Are there constraints to how species can vary? A generation before Darwin the German polymath Johann Goethe and French naturalist Etienne Geoffroy Saint-Hilaire formulated their teleological law of compensation in which biological variation occurred according to functional needs. Darwin argued that the law did not apply to organisms in their natural environments. “With species in a state of nature,” Darwin argued that the law of compensation was true to a certain extent for domestic productions, “it can hardly be maintained that the law [of compensation] is of universal application,” even though “many good observers” believed it to be true.

Darwin then cited two particular species which he claimed supported his position. Most readers were probably impressed with the wealth of biological details that Darwin presented in his argument, but his logic was circular.
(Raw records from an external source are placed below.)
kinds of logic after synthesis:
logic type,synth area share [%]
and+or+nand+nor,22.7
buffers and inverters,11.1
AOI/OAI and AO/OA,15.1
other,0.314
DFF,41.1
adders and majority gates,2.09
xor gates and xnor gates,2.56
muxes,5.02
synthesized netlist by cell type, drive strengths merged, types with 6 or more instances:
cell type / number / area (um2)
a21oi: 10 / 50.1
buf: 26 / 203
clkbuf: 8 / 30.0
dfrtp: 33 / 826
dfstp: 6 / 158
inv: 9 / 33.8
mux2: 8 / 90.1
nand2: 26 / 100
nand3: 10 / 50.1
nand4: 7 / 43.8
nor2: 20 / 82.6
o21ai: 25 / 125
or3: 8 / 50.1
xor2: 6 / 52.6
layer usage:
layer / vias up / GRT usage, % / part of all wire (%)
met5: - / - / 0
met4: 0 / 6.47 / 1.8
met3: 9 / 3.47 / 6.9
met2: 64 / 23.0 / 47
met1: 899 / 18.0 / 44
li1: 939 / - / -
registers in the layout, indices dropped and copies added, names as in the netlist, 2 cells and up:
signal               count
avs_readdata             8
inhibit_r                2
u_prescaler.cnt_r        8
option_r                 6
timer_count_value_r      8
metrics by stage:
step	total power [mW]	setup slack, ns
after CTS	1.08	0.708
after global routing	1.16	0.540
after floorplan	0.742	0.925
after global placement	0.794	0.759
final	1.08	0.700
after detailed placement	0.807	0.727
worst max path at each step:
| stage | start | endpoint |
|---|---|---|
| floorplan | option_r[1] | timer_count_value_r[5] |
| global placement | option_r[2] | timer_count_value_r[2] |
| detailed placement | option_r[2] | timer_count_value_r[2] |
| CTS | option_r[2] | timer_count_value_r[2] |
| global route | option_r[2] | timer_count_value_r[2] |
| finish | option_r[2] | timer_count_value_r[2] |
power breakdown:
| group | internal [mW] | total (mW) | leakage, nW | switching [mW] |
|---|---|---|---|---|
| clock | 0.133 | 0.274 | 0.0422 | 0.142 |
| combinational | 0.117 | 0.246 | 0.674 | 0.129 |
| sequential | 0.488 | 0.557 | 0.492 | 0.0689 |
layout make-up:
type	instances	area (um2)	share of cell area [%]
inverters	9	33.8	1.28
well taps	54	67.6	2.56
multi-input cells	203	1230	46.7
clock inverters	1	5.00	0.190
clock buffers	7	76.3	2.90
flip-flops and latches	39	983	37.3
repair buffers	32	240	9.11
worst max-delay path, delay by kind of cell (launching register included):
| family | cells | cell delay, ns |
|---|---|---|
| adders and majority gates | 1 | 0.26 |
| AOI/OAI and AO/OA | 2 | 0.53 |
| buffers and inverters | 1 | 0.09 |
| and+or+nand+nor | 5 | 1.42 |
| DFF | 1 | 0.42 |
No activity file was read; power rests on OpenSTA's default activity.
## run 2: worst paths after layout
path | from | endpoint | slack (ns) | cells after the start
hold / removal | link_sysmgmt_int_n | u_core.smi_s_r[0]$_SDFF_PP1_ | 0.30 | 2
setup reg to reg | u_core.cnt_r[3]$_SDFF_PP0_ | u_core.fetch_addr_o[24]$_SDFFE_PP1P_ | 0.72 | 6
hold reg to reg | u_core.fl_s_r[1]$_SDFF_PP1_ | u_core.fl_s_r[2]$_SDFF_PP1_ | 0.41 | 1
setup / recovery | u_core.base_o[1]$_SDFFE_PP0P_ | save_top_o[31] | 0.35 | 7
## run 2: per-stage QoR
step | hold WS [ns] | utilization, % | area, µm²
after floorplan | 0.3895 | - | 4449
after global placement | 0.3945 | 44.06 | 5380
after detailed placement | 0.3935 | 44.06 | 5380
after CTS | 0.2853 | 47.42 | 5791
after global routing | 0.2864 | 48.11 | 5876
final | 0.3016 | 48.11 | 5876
<file path="src/inc/dspcv_pkg.sv">
package dspcv_pkg;

  ////////////////////////////////////////////////////////////////////////////
  // Instruction field positions
  localparam int unsigned MAJOR_LSB = 26;
  localparam int unsigned FIRST_LSB = 21;
  localparam int unsigned SECOND_LSB = 16;
  localparam int unsigned DEST_LSB = 11;
  localparam int unsigned SUB_LSB = 6;
  localparam int unsigned FUNC_LSB = 0;

  ////////////////////////////////////////////////////////////////////////////
  // Opcode values
  localparam logic [5:0] EXTENSION_MAJOR_OPCODE = 6'h1F;
  localparam logic [5:0] COMPARE_GROUP_FUNCTION = 6'h11;
  localparam logic [5:0] ABSOLUTE_GROUP_FUNCTION = 6'h12;
  localparam logic [4:0] SUB_EXPAND_RIGHT_ALT = 5'h1F;
  localparam logic [4:0] SUB_TRUNC_HALVES = 5'h14;
  localparam logic [4:0] SUB_TRUNC_BYTES = 5'h0C;
  localparam logic [4:0] SUB_ROUND_HALVES = 5'h15;
  localparam logic [4:0] SUB_SAT_UBYTES = 5'h0F;

  ////////////////////////////////////////////////////////////////////////////
  // Arithmetic constants and flag position
  localparam logic [32:0] ROUND_ADDEND = 33'h0_0000_8000;
  localparam logic [15:0] HALF_SAT_MAX = 16'h7FFF;
  localparam logic [15:0] UBYTE_LIMIT = 16'h7F80;
  localparam logic [7:0] UBYTE_MAX = 8'hFF;
  localparam logic [7:0] BYTE_ZERO = 8'h00;
  localparam int unsigned OUFLAG_SAT_BIT = 22;
  localparam logic [31:0] OUFLAG_SAT_MASK = 32'h0040_0000;

  ////////////////////////////////////////////////////////////////////////////
  // Reset values
  localparam logic [31:0] RST_WORD = 32'h0000_0000;
  localparam logic [4:0] RST_REG_IDX = 5'h00;

  typedef enum logic [2:0] {
    OP_NONE,
    OP_EXPAND_RIGHT_ALT,
    OP_TRUNC_HALVES,
    OP_TRUNC_BYTES,
    OP_ROUND_HALVES,
    OP_SAT_UBYTES
  } dspcv_op_t;

endpackage

</file>
<file path="src/hw/dspcv_decode.sv">
module dspcv_decode (
  input wire logic [31:0] i_instr,
  output dspcv_pkg::dspcv_op_t o_op
);
  import dspcv_pkg::*;

  wire [5:0] major_w = i_instr[MAJOR_LSB +: 6];
  wire [4:0] sub_w = i_instr[SUB_LSB +: 5];
  wire [5:0] func_w = i_instr[FUNC_LSB +: 6];
  wire ext_w = (major_w == EXTENSION_MAJOR_OPCODE);
  wire cmp_grp_w = ext_w & (func_w == COMPARE_GROUP_FUNCTION);
  wire abs_grp_w = ext_w & (func_w == ABSOLUTE_GROUP_FUNCTION);

  // Pure opcode decode; operand values never take part
  assign o_op = (abs_grp_w && sub_w == SUB_EXPAND_RIGHT_ALT) ? OP_EXPAND_RIGHT_ALT :
                (cmp_grp_w && sub_w == SUB_TRUNC_HALVES) ? OP_TRUNC_HALVES :
                (cmp_grp_w && sub_w == SUB_TRUNC_BYTES) ? OP_TRUNC_BYTES :
                (cmp_grp_w && sub_w == SUB_ROUND_HALVES) ? OP_ROUND_HALVES :
                (cmp_grp_w && sub_w == SUB_SAT_UBYTES) ? OP_SAT_UBYTES :
                OP_NONE;

endmodule // dspcv_decode

</file>
<file path="src/hw/dspcv_sat_lanes.sv">
module dspcv_sat_lanes (
  input wire logic [31:0] i_first,
  input wire logic [31:0] i_second,
  output logic [31:0] o_round_word,
  output logic o_round_ovf,
  output logic [31:0] o_ubyte_word,
  output logic o_ubyte_clamp
);
  import dspcv_pkg::*;

  // Returns {overflow, halfword}
  function automatic logic [16:0] round_half(input logic [31:0] v);
    logic [32:0] sum;
    sum = {v[31], v} + ROUND_ADDEND;
    if (sum[32] != sum[31]) begin
      return {1'b1, HALF_SAT_MAX};
    end
    return {1'b0, sum[31:16]};
  endfunction

  // Returns {clamped, byte}; negative wins over the upper clamp
  function automatic logic [8:0] ubyte(input logic [15:0] h);
    if (h[15]) begin
      return {1'b1, BYTE_ZERO};
    end else if (h > UBYTE_LIMIT) begin
      return {1'b1, UBYTE_MAX};
    end
    return {1'b0, h[14:7]};
  endfunction

  wire [16:0] rnd_a_w = round_half(i_first);
  wire [16:0] rnd_b_w = round_half(i_second);
  wire [8:0] ub_a_w = ubyte(i_first[31:16]);
  wire [8:0] ub_b_w = ubyte(i_first[15:0]);
  wire [8:0] ub_c_w = ubyte(i_second[31:16]);
  wire [8:0] ub_d_w = ubyte(i_second[15:0]);

  assign o_round_word = {rnd_a_w[15:0], rnd_b_w[15:0]};
  assign o_round_ovf = rnd_a_w[16] | rnd_b_w[16];
  assign o_ubyte_word = {ub_a_w[7:0], ub_b_w[7:0], ub_c_w[7:0], ub_d_w[7:0]};
  assign o_ubyte_clamp = ub_a_w[8] | ub_b_w[8] | ub_c_w[8] | ub_d_w[8];

endmodule // dspcv_sat_lanes

</file>
<file path="src/hw/dspcv_unit.sv">
module dspcv_unit (
  input wire logic i_clock,
  input wire logic i_rst_n,
  input wire logic i_issue_valid,
  input wire logic [31:0] i_instr,
  input wire logic [31:0] i_first_src,
  input wire logic [31:0] i_second_src,
  input wire logic [31:0] i_dsp_control,
  output logic o_result_valid,
  output logic [31:0] o_result,
  output logic [4:0] o_dest_idx,
  output logic o_ctrl_we,
  output logic [31:0] o_ctrl_value,
  output logic o_unknown
);
  import dspcv_pkg::*;

  ////////////////////////////////////////////////////////////////////////////
  // Decode and lanes

  dspcv_pkg::dspcv_op_t op_w;
  logic [31:0] round_word_w;
  logic round_ovf_w;
  logic [31:0] ubyte_word_w;
  logic ubyte_clamp_w;

  dspcv_decode u_decode (
    .i_instr(i_instr),
    .o_op(op_w)
  );

  dspcv_sat_lanes u_lanes (
    .i_first(i_first_src),
    .i_second(i_second_src),
    .o_round_word(round_word_w),
    .o_round_ovf(round_ovf_w),
    .o_ubyte_word(ubyte_word_w),
    .o_ubyte_clamp(ubyte_clamp_w)
  );

  ////////////////////////////////////////////////////////////////////////////
  // Result selection

  wire issue_ok_w = i_issue_valid & (op_w != OP_NONE);
  // Unknown depends on the opcode and i_issue_valid only, never on operand values
  wire unknown_w = i_issue_valid & (op_w == OP_NONE);
  wire [31:0] expand_w = {BYTE_ZERO, i_second_src[23:16], BYTE_ZERO, i_second_src[7:0]};
  wire [31:0] trunc_half_w = {i_first_src[31:16], i_second_src[31:16]};
  wire [31:0] trunc_byte_w = {i_first_src[31:24], i_first_src[15:8],
                              i_second_src[31:24], i_second_src[15:8]};
  wire sat_event_w = ((op_w == OP_ROUND_HALVES) & round_ovf_w) |
                     ((op_w == OP_SAT_UBYTES) & ubyte_clamp_w);

  logic [31:0] result_next;
  always_comb begin
    case (op_w)
      OP_EXPAND_RIGHT_ALT: result_next = expand_w;
      OP_TRUNC_HALVES: result_next = trunc_half_w;
      OP_TRUNC_BYTES: result_next = trunc_byte_w;
      OP_ROUND_HALVES: result_next = round_word_w;
      OP_SAT_UBYTES: result_next = ubyte_word_w;
      default: result_next = RST_WORD;
    endcase
  end

  // Only bit 22 is forced high; a write never clears anything. The caller must
  // forward a pending control write into i_dsp_control for back-to-back issues.
  wire [31:0] ctrl_value_next = i_dsp_control | OUFLAG_SAT_MASK;
  wire ctrl_we_next = issue_ok_w & sat_event_w;

  ////////////////////////////////////////////////////////////////////////////
  // Output registers: result and flag leave in the same cycle

  logic result_valid_reg;
  logic [31:0] result_reg;
  logic [4:0] dest_idx_reg;
  logic ctrl_we_reg;
  logic [31:0] ctrl_value_reg;
  logic unknown_reg;

  always_ff @(posedge i_clock) begin
    if (!i_rst_n) begin
      result_valid_reg <= 1'b0;
      result_reg <= RST_WORD;
      dest_idx_reg <= RST_REG_IDX;
      ctrl_we_reg <= 1'b0;
      ctrl_value_reg <= RST_WORD;
      unknown_reg <= 1'b0;
    end else begin
      result_valid_reg <= issue_ok_w;
      result_reg <= result_next;
      dest_idx_reg <= i_instr[DEST_LSB +: 5];
      ctrl_we_reg <= ctrl_we_next;
      ctrl_value_reg <= ctrl_value_next;
      unknown_reg <= unknown_w;
    end
  end

  assign o_result_valid = result_valid_reg;
  assign o_result = result_reg;
  assign o_dest_idx = dest_idx_reg;
  assign o_ctrl_we = ctrl_we_reg;
  assign o_ctrl_value = ctrl_value_reg;
  assign o_unknown = unknown_reg;

  // Reference rounding sum for the second lane, read only by checks
  wire [32:0] ref_sum_w = {i_second_src[31], i_second_src} + ROUND_ADDEND;
  wire is_exp_w = issue_ok_w & (op_w == OP_EXPAND_RIGHT_ALT);
  wire is_trh_w = issue_ok_w & (op_w == OP_TRUNC_HALVES);
  wire is_trb_w = issue_ok_w & (op_w == OP_TRUNC_BYTES);
  wire is_rnd_w = issue_ok_w & (op_w == OP_ROUND_HALVES);
  wire is_sat_w = issue_ok_w & (op_w == OP_SAT_UBYTES);
endmodule // dspcv_unit

</file>
<file path="config.mk">
export PLATFORM = sky130hd
export DESIGN_NAME = dspcv_unit
export DESIGN_NICKNAME = d
export VERILOG_FILES = /design/src/inc/dspcv_pkg.sv /design/src/hw/dspcv_decode.sv /design/src/hw/dspcv_sat_lanes.sv /design/src/hw/dspcv_unit.sv
export SDC_FILE = /design/constraint.sdc
export NUM_CORES = 1
export LEC_CHECK = 0
export ABC_AREA = 1
export BUFFER_PORTS_ARGS = -buffer_cell sky130_fd_sc_hd__buf_2
export CAP_MARGIN = 20
export CORE_ASPECT_RATIO = 0.5
export CORE_MARGIN = 3
export CORE_UTILIZATION = 45
export DETAILED_ROUTE_END_ITERATION = 7
export PLACE_DENSITY_LB_ADDON = 0.08
export SLEW_MARGIN = 0
export SYNTH_ARGS = -nofsm -noshare
export SYNTH_HDL_FRONTEND = slang
export SYNTH_SLANG_ARGS = --single-unit
</file>
<file path="constraint.sdc">
create_clock -name i_clock -period 3.07 [get_ports i_clock]
set_input_delay 0.307 -clock i_clock [delete_from_list [all_inputs] [get_ports i_clock]]
set_output_delay 0.307 -clock i_clock [all_outputs]
set_load 0.02 [all_outputs]
</file>
Yosys cells after proc, flatten, opt, wreduce, memory -nomap -nowiden
Index checks and enable logic that the tools add are counted.

Bits in registers: 72. Output and inout port bits: 72.

Add/subtract/negate cells: 2. Order comparisons: 4. Equality and inequality tests: 15. Muxes and demuxes: 33. Bitwise operators: 12. Reduce and logical (&&, ||, !) cells: 7.

Operator list (count): one-hot mux 32 bit (5 select lines) (1); 2-to-1 mux 9 bit (12); 2-to-1 mux 17 bit (4); adder 32 x 17 -> 33 bit (second input constant) (2); > comparator 16 x 15 -> 1 bit (second input constant) (4); 2-to-1 mux 23 bit (1); == test 6 x 5 -> 1 bit (second input constant) (3); == test 5 bit (second input constant) (3); 2-to-1 mux 3 bit (5); == test 5 x 4 -> 1 bit (second input constant) (2); 2-to-1 mux 1 bit (10); bitwise AND 1 bit (7); == test 3 x 2 -> 1 bit (second input constant) (2); == test 3 bit (second input constant) (2); logical AND 1 bit (5); bitwise OR 1 bit (5); == test 3 x 1 -> 1 bit (second input constant) (1); zero test 3 bit (1); nonzero test 3 bit (1); != test 1 bit (2).

Logic depth before layout (Yosys ltp)
Gate-level depths: netlist of run 1.

Depth in word-level cells: 12. Mapped depth: 16. Gate-level depth less buffers: 15.

By module
From an unflattened synthesis of run 1, not the netlist that was laid out.

Cells, all modules: 780. Area, all modules: 4713.3 µm².

By module, submodules not included: dspcv_unit (instances 1, cells each 434, area an instance 3118.0 µm², seq. area each 1441.4 µm²); dspcv_sat_lanes (instances 1, cells each 307, area an instance 1397.6 µm², seq. area each 0.0 µm²); dspcv_decode (instances 1, cells each 39, area an instance 197.7 µm², seq. area each 0.0 µm²).

Worst setup path before layout of run 1
No wires, ideal clock.

Path kind: input -> register. Start: in i_first_src[15]. End: reg result_reg[23], in the netlist o_result[23]. Setup time: 0.109 ns. Arrival: 2.127 ns. Setup slack: 0.834 ns. Stages: 16. Path through: ha_1 nand2_1 nor2_1 nand2_1 nor2_1 xor2_1 ha_1 inv_1 clkbuf_1 nand2_1 nor2_1 nor2_1 nor2_1 nand4_1 nand2_1 inv_1.

Word-level cells in the longest chain between the ends: 5.

RTL lines: start, declared (RTL line dspcv_unit.sv:6) `input wire logic [31:0] i_first_src,`; adder 32 x 17 -> 33 bit or > comparator 16 x 15 -> 1 bit (tied branches) (RTL line dspcv_sat_lanes.sv:14, dspcv_sat_lanes.sv:25); != test 1 bit or 2-to-1 mux 1 bit (tied branches) (RTL line dspcv_sat_lanes.sv:15, dspcv_sat_lanes.sv:25); 2-to-1 mux 1 bit, on equally long branches (RTL line dspcv_sat_lanes.sv:15, dspcv_sat_lanes.sv:23); 2-to-1 mux 17 bit or 2-to-1 mux 9 bit (tied branches) (RTL line dspcv_sat_lanes.sv:18, dspcv_sat_lanes.sv:28); one-hot mux 32 bit (5 select lines) (*) (RTL line dspcv_unit.sv:56) `case (op_w)`; end signal, assigned (RTL line dspcv_unit.sv:91) `result_reg <= result_next;`; end, declared (RTL line dspcv_unit.sv:75) `logic [31:0] result_reg;`.

Mark *: on every way between the ends. The rest lies on a longest branch, timed or not. A chain may end at the register's enable or synchronous reset.

Worst setup path after layout of run 1
Start: in i_first_src[15]. End: reg result_reg[20], in the netlist o_result[20].

Same word-level chain as after synthesis.

==> metrics.txt, run 1 <==
fraction of layout cells with a size suffix above 1 26.11%; CP Cell Sequence buf_2, ha_1, nand2_1, nor2_1, nand2_1, nor2_1, xor2_1, ha_1, inv_1, nand2_1, nor2_1, nor2_1, nor2_1, nand4_1, nand2_1, inv_1; Final Slew Violations 0; period utilisation layout 76.07%; die area 10,560 µm²; Layout Utilization 62.30%; All-Layer GR Usage 25.04%; first-pass GRT wire length 21,160 µm; TritonCTS clock tree done; post-CTS sizing 0; DPL Wire Length roughly 10,000 µm; non-filler cells, final 994; crit-path max FO 12; cts bufs inserted 9; ANT nets after route 0; FP Rows 24; CP Launch Type input pin; PortBufs between 150 and 200; Pre-antenna DRT Iters 6; Area growth syn-to-layout 31.95%; Post-CTS Setup Bufs 0; most common library cell in the layout ignoring fill and taps nand2_1; most used cell, CP nor2_1; drt initial violations between 400 and 500; Initial Utilization 47.22%; Die Y 74.18 µm; H-tree depth 3; Slew headroom 56.48%; met3 WL 1336 µm; worst hold slack 0.1575 ns; crit path time final 2.335 ns; number of global-route vias before repair 4,413; commonest non-fill, non-tap cells in the layout 198 x nand2_1, 191 x buf_2, 115 x nor2_1; Clock Sink Count 72; nets@finish 1,007; syn avg cell area 6.097 µm²; die width 142.3 µm; Max clock buf depth 2; Layout fillers 881; met2 wire len 5899 µm; # DRC 0; Max Cap Viol 0; Yosys warning count 0; CP Capture Type register; register bit total from synthesis 72; largest net degree at the start of global routing 40; status complete, no violations; worst vdd ir 0.2491 mV; register area share after synthesis about 34%; Vias ~4,900; DR WL/cell 13.58 µm; post-synthesis net count 821; Hold Vio Cnt, Final 0; Hold Path Sink o_ctrl_value[19]$_SDFF_PN0_; routability cong. 0.8989; CTS Root Cell clkbuf_16; Vias/cell 4.960; Leakage 3.189 nW; crit path DAT roughly 2.6 ns; Max Freq 428.2 MHz; dpl cells 978; core area 8859 µm²; met1 wire length between 6000 and 7000 µm; final worst setup slack 0.7348 ns; DP Worst Slack slightly below 0.4 ns; Largest delay share family, worst path simple AND/OR/NAND/NOR gates; remaining global-route overflow 0; Top Layer Used met4; library cells used by synthesis 33; Ports approximately 200; Netlist Area Pre-Place 4183 µm²; worst min path class in -> reg; Worst-Margin Slew about 0.65 ns; Mapped Cells approximately 690; clk slew on worst S/H paths 0.06 ns; unrepaired setup endpoints after global routing false; Setup TNS 0 ns; Worst Path Required 3.31 ns; WL final 13,500 µm; Worst Hold Depth 3; hold path startpoint i_dsp_control[19]; PD cells 436.5 nW/µm²; Setup-failing EPs final 0; critical path class in -> reg; Critical Path Max Stage Delay 0.33 ns; CP bufs+invs 3; crit path max-delay cell type inv_1; ANT cells 0; cts hold-fix bufs 0; initial antenna violation count 0
## state kept, by name (all words and copies together) (netlist names)
name and cells:
o_ctrl_value 32, o_result 32, o_dest_idx 5, o_ctrl_we 1
o_result_valid 1, o_unknown 1
## final cells by class
type                       count  area [µm²]  area share [%]
multi-input combinational    477        2182           39.54
sequential                    72        1441           26.12
timing repair buffer         195       985.9           17.86
inverter                     117       441.7           8.003
clock buffer                  10       229.0           4.149
tap                          117       146.4           2.652
clock inverter                 6       92.59           1.678
## metrics by stage
step / total power (W) / cell area (µm²)
global route: 0.002506 / 5519
detailed placement: 0.001295 / 5197
CTS: 0.002430 / 5519
global placement: 0.001290 / 5197
finish: 0.002409 / 5519
floorplan: 0.001133 / 4183
## cells by family after synthesis
kind of cell	share of synthesized area [%]
adder cells (fa/ha/maj)	1.197
AND/OR/NAND/NOR	43.11
buffers and inverters	13.37
XOR/XNOR	0.6283
flip-flops	34.46
AO/OA/AOI/OAI	7.239
## cells in the mapped netlist
cell       count  area share, %
buf_6          4            1.1
dfxtp_1       72             34
o211ai_1       1           0.18
nand3b_1       4           0.72
nor2_4         3           0.81
inv_1        112             10
nand2_1      198             18
buf_4          2           0.36
o21ai_0       20            2.4
nand3_1       31            3.7
nor2_1       115             10
buf_2          4           0.48
nand2_2        3           0.45
or2_2          1           0.15
o2111ai_1      1           0.21
nor2_2         3           0.45
nand2_4        1           0.27
nand4_1       40            6.0
a22oi_1        1           0.18
o21ai_1        5           0.60
or3_1          1           0.15
ha_1           4            1.2
inv_4          1           0.15
nor3b_1        1           0.18
a21oi_1       22            2.6
a31oi_1        7            1.0
clkbuf_1       7           0.63
buf_1          3           0.27
nand3_4        2           0.84
xor2_1         3           0.63
inv_2          4           0.36
nor3_1         9            1.1
nand3_2        1           0.24
## power by group
part,switching [W],internal [W],total (W)
logic,0.000197,0.000114,0.000310
registers,0.00000571,0.000961,0.000967
clock network,0.000416,0.000716,0.00113
## routing by layer
layer | GRT usage, % | vias up
met5 | 0 | -
met1 | 34.06 | 2138
met3 | 6.230 | 16
met2 | 39.74 | 261
met4 | 7.798 | 0
li1 | - | 2515
## how the worst max path moves through the flow
stage / from / to / slack [ns] / depth (start not counted)
6_report: i_first_src[15] / o_result[20]$_SDFF_PN0_ / 0.73 / 16
4_1_cts: i_first_src[15] / o_result[20]$_SDFF_PN0_ / 0.74 / 16
3_3_place_gp: i_first_src[15] / o_result[20]$_SDFF_PN0_ / 0.42 / 16
2_1_floorplan: i_first_src[15] / o_result[23]$_SDFF_PN0_ / 0.83 / 16
5_1_grt: i_first_src[15] / o_result[20]$_SDFF_PN0_ / 0.45 / 15
3_5_place_dp: i_first_src[15] / o_result[20]$_SDFF_PN0_ / 0.39 / 16
No activity file was read; power rests on OpenSTA's default activity.
==> run 2: changes to the inputs <==
ABC_AREA = 0   (was 1)
CORE_UTILIZATION = 42   (was 45)
clock period = 2.08 ns   (was 3.07 ns; I/O delays follow)
==> metrics.txt, run 2 <==
status complete, no violations; Setup TNS 0 ns; cell taking the most area after synthesis dfxtp_1; sequential share of power about two fifths; routability cong. between 0.9 and 1; # DRC 0; post-synthesis net count about 570; first-pass GRT wire length 19,380 µm; commonest non-fill, non-tap cells in the layout 191 x buf_2, 72 x dfxtp_1, 58 x buf_4; top cells by area, synth dfxtp_1 36%, and2_1 5.7%, a31oi_2 5.4%; Yosys warning count 0; die width 143.5 µm; Die Y 74.74 µm; remaining global-route overflow 0; post-synthesis mux area share less than 1%; top cell type's share of synthesized area approximately 36%; die area 10,720 µm²; initial antenna violation count 0; Post-synth top cells 72 x dfxtp_1, 39 x nand2_1, 36 x and2_1, 27 x o21ai_0, 21 x a22oi_1; Setup-failing EPs final 0; All-Layer GR Usage 22.86%; Final Slew Violations 0; CTS Root Cell clkbuf_16; Ports 203; Max clock buf depth 2; Layout fillers 810; Post-synth EDFFs 0; Synth Area in Adders 1.261%; cts bufs inserted 9; worst min path class in -> reg; switching power 0.0008713 W; FFs w/ async S/R, synth 0%; crit-path max FO 7; FP Rows 24; Clk pwr share 46.0%; dpl cells 776; non-filler cells, final about 790; ANT cells 0; crit path time final 1.856 ns; post-synthesis compound-gate area fraction 22.51%; DPL Wire Length 10,230 µm; most used cell, CP ha_1; WL final ~13,000 µm; register area share after synthesis 36.32%; DR WL/cell approximately 16 µm; library cells used by synthesis 66; Post-CTS Setup Bufs 0; largest net degree at the start of global routing 38; crit path max-delay cell type ha_1; drt initial violations 283; cts hold-fix bufs 0; Critical Path Max Stage Delay 0.39 ns; crit path DAT ~2.1 ns; Hold Vio Cnt, Final 0; register bit total from synthesis about 70; number of global-route vias before repair 3,873; Mapped Cells around 440; worst vdd ir between 0.3 and 0.4 mV; combinational family with the most area after synthesis simple AND/OR/NAND/NOR gates; Netlist Area Pre-Place 3969 µm²; Max Cap Viol 0; Clock Sink Count 72; CP Cell Sequence buf_2, ha_1, and4_1, nand2_1, nor2_1, xnor2_1, ha_1, or3_1, a32oi_1, a31oi_2; Worst Path Required between 2 and 2.5 ns; sw frac 24.41%; TritonCTS clock tree done; Vias/cell about 5.4; CP Capture Type register; Area growth syn-to-layout 43.38%; clk slew on worst S/H paths 0.06 ns; fraction of layout cells with a size suffix above 1 45.63%; PortBufs 191; most common flop cell mapped by yosys dfxtp_1; Slew headroom 53.47%; Synth Area in XOR/XNOR under 10%; syn avg cell area 9.082 µm²; unrepaired setup endpoints after global routing false; Worst-Margin Slew 0.6980 ns; count leader, synth dfxtp_1; combinational share of power 14.0%; core area 8949 µm²; Vias 4,293; Initial Utilization 44.35%; H-tree depth 3; Pre-antenna DRT Iters 5; most common library cell in the layout ignoring fill and taps buf_2; Leakage between 2 and 2.5 nW; CP Launch Type input pin; ANT nets after route 0; nets@finish 805; P_int 0.002699 W; post-CTS sizing 0; Largest delay share family, worst path simple AND/OR/NAND/NOR gates; Max Freq about 540 MHz; CP bufs+invs 1; worst hold slack 0.07998 ns; DP Worst Slack -0.1052 ns; Simple-Gate Fraction of Synth Area 30.45%; PD cells ~630 nW/µm²; period utilisation layout 89.21%; final worst setup slack 0.2244 ns; critical path class in -> reg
Darwin argued that the unique features of these two species show that the law of compensation does not hold in the wild because, after all, such unique features must have evolved. Darwin presupposed the truth of evolution in order to find evidence for evolution.

Let’s have a look at Darwin’s argument. Cirripedia, a class in the crustacea phylum, are sessile and highly unique barnacles upon which Darwin had completed a major systematic study. Over against Goethe and Geoffroy, Darwin argued that natural selection, rather than any internal law of biology, could bring about changes he argued were evident in two species named Ibla and Proteolepas:

If under changed conditions of life a structure, before useful, becomes less useful, its diminution will be favoured, for it will profit the individual not to have its nutriment wasted in building up a useless structure. I can thus only understand a fact with which I was much struck when examining cirripedes, and of which many analogous instances could be given: namely, that when a cirripede is parasitic within another cirripede and is thus protected, it loses more or less completely its own shell or carapace. This is the case with the male Ibla, and in a truly extraordinary manner with the Proteolepas: for the carapace in all other cirripedes consists of the three highly-important anterior segments of the head enormously developed, and furnished with great nerves and muscles; but in the parasitic and protected Proteolepas, the whole anterior part of the head is reduced to the merest rudiment attached to the bases of the prehensile antennae. Now the saving of a large and complex structure, when rendered superfluous, would be a decided advantage to each successive individual of the species; for in the struggle for life to which every animal is exposed, each would have a better chance of supporting itself, by less nutriment being wasted.

Thus, I believe, natural selection will tend in the long run to reduce any part of the organisation, as soon as it becomes, through changed habits, superfluous, without by any means causing some other part to be largely developed in a corresponding degree. And, conversely, that natural selection may perfectly well succeed in largely developing an organ without requiring as a necessary compensation the reduction of some adjoining part. [Origins, 6th Ed]

Darwin was not simply applying his theory to a set of observations. He was not illustrating how evolution might have formed these species. Rather, Darwin was building an argument for natural selection. But in constructing his argument, he presupposed that the species had evolved.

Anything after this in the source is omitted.